[[ Information shown open ]]

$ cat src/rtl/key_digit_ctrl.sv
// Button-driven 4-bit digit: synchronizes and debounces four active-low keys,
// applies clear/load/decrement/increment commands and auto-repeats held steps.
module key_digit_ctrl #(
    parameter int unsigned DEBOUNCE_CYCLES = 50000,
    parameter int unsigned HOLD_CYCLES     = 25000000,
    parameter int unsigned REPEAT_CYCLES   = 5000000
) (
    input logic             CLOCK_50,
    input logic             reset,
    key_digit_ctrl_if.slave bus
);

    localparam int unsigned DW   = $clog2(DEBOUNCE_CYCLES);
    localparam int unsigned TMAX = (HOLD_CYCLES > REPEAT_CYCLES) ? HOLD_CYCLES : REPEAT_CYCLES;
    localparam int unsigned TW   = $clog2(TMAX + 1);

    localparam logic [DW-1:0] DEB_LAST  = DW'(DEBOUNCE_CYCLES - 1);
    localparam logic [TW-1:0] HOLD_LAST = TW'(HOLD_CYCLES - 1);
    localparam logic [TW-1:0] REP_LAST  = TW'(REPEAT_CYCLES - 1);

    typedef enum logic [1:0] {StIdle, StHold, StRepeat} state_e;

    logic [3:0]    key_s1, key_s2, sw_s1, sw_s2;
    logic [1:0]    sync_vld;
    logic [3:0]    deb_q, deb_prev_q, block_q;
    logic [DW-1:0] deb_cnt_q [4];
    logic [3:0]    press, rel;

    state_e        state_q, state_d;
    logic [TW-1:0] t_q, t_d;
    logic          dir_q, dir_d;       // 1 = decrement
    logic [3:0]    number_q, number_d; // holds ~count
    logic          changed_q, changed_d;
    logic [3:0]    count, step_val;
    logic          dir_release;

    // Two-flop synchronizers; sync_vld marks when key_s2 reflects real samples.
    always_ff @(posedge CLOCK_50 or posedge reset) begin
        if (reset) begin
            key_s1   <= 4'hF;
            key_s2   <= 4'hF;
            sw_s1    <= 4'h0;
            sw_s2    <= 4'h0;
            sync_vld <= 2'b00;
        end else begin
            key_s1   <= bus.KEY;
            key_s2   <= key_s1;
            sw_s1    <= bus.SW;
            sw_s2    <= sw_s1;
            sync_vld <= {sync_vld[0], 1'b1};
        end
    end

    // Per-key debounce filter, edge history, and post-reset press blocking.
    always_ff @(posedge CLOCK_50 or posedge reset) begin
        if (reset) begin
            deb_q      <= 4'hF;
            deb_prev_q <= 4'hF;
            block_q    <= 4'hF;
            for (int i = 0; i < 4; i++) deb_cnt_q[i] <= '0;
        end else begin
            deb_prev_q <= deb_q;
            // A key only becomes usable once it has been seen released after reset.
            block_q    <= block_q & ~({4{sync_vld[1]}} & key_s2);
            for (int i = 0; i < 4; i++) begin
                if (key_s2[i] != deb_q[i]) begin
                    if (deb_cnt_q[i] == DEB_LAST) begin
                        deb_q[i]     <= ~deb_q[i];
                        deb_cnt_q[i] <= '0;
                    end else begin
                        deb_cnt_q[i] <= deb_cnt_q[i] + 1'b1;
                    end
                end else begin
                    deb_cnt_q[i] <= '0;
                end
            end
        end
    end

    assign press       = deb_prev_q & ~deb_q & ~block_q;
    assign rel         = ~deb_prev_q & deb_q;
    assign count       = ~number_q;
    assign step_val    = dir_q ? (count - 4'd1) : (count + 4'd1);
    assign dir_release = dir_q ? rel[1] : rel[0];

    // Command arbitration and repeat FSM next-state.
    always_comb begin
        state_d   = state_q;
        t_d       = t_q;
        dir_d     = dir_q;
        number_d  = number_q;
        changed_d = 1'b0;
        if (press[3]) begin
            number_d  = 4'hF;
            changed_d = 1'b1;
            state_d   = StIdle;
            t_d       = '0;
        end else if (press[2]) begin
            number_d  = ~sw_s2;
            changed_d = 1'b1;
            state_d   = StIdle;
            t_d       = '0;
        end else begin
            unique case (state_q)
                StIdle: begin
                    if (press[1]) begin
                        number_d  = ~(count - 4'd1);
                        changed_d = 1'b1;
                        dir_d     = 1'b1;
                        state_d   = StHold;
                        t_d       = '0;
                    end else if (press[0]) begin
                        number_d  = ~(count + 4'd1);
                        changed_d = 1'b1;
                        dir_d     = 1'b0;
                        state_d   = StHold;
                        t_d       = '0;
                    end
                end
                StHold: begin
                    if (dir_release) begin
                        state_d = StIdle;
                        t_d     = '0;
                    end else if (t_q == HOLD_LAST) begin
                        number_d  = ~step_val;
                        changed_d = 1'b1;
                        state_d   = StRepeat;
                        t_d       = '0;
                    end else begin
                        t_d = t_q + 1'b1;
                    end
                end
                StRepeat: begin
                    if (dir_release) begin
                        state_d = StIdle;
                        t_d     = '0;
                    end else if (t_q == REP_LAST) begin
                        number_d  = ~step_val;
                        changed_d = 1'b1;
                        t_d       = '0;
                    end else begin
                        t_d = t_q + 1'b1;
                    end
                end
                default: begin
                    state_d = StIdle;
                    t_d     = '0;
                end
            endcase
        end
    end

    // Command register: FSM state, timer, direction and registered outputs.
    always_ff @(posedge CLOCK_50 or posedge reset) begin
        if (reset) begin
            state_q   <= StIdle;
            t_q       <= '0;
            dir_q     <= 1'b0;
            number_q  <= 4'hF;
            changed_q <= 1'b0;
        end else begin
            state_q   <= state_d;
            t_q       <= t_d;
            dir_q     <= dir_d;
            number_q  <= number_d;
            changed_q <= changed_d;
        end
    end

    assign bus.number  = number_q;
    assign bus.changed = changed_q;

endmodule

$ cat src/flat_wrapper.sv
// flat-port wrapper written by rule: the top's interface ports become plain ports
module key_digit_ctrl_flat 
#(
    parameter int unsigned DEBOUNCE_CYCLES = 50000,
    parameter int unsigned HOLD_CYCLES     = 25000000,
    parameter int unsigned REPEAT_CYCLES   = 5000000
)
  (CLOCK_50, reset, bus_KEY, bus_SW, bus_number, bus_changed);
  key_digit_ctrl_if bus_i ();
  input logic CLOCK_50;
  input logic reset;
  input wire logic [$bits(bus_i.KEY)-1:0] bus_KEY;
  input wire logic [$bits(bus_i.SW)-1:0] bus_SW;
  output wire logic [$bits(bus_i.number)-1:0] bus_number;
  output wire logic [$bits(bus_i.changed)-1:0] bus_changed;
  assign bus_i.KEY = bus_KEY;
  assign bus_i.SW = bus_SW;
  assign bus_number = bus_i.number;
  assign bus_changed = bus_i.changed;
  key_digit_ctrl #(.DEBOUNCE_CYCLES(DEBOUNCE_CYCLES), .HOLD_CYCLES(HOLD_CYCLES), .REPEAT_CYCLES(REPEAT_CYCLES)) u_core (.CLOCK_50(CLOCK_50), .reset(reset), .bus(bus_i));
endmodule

[[ Information shown closed ]]
[[ Information shown open ]]

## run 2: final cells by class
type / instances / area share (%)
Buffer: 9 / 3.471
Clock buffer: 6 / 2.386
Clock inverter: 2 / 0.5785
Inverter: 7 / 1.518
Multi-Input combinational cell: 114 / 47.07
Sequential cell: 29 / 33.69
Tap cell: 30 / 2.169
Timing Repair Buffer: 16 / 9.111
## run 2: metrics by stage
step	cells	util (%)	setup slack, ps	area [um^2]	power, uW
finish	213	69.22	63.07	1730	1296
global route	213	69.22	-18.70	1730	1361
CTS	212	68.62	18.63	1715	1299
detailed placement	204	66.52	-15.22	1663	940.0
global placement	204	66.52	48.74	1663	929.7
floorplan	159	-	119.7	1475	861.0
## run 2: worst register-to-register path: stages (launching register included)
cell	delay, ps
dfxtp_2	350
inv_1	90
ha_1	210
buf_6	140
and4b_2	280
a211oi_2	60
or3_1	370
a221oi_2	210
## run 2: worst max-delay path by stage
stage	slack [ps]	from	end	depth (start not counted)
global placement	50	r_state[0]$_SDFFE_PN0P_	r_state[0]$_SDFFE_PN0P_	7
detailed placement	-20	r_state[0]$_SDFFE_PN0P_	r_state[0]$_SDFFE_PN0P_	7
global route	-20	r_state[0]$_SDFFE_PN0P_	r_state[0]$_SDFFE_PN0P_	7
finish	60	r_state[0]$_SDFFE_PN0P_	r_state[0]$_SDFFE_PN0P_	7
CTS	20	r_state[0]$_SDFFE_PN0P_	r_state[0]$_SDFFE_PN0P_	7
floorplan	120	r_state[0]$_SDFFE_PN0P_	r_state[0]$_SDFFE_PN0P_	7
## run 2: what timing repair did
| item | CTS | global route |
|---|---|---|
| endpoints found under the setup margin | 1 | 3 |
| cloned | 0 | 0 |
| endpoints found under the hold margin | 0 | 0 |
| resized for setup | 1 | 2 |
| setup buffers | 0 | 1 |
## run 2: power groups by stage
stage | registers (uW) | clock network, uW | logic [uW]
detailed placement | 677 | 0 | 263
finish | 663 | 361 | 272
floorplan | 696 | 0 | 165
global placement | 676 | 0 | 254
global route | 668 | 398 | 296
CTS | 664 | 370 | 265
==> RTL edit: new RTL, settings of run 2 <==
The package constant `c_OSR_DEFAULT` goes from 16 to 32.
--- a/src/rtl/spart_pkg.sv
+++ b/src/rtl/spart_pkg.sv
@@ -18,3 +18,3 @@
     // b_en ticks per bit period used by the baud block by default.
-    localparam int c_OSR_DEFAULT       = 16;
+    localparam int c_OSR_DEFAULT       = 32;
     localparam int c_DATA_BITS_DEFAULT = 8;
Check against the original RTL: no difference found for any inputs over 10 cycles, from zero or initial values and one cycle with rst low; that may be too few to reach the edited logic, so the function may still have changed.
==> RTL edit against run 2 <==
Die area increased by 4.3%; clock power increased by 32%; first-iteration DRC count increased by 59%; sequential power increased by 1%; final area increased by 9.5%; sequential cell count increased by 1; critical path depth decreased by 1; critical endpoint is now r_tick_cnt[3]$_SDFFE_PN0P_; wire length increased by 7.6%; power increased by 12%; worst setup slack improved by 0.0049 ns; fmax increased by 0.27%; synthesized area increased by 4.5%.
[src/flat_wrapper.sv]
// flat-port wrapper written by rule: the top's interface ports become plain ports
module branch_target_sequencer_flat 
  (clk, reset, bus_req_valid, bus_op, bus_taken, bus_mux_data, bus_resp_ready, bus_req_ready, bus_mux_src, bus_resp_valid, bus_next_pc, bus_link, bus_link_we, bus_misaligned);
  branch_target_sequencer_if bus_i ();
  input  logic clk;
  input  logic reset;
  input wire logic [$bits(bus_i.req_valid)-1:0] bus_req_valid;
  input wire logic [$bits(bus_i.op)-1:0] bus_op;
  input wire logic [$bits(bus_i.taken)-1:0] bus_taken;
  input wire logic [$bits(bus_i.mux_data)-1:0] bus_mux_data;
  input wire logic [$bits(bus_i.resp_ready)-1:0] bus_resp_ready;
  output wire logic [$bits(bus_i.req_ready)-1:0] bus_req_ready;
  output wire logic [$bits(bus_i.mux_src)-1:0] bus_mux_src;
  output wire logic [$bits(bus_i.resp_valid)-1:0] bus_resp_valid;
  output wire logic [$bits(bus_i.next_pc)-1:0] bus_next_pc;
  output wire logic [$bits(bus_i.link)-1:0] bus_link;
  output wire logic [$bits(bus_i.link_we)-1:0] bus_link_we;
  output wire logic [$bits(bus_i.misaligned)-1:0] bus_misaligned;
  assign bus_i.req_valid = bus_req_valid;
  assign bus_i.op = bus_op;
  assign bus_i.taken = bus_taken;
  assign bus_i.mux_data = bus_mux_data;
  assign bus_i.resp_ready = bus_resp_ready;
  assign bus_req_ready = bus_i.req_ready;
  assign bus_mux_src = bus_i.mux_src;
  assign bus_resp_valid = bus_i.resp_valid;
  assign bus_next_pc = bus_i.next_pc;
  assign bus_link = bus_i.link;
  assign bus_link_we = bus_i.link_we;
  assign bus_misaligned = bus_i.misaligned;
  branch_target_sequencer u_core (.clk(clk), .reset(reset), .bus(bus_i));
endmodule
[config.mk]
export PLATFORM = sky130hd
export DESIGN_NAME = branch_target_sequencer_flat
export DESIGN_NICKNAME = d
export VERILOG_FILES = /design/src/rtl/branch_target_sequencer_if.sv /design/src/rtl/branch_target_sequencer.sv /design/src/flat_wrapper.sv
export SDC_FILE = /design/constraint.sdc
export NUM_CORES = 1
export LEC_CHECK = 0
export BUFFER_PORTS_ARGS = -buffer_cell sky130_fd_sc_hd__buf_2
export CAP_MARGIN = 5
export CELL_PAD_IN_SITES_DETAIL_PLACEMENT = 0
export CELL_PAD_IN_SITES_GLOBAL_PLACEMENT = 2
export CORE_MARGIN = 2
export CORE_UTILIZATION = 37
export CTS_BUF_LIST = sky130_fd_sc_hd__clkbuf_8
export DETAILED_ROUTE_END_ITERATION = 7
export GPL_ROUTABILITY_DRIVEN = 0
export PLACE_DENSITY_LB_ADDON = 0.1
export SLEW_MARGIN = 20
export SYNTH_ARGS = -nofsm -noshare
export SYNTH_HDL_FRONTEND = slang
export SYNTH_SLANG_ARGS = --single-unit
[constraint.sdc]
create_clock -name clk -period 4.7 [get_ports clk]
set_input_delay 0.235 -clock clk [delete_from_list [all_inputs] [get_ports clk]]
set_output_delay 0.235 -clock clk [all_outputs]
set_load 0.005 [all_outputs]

[[ Information shown closed ]]

**What the task requires:** The lines above from the one with "## run 2: final cells by class" through the one with "## run 2: metrics by stage" are to be duplicated exactly, ends included, with nothing added.

**Completed exercise:**
## run 2: final cells by class
type / instances / area share (%)
Buffer: 9 / 3.471
Clock buffer: 6 / 2.386
Clock inverter: 2 / 0.5785
Inverter: 7 / 1.518
Multi-Input combinational cell: 114 / 47.07
Sequential cell: 29 / 33.69
Tap cell: 30 / 2.169
Timing Repair Buffer: 16 / 9.111
## run 2: metrics by stage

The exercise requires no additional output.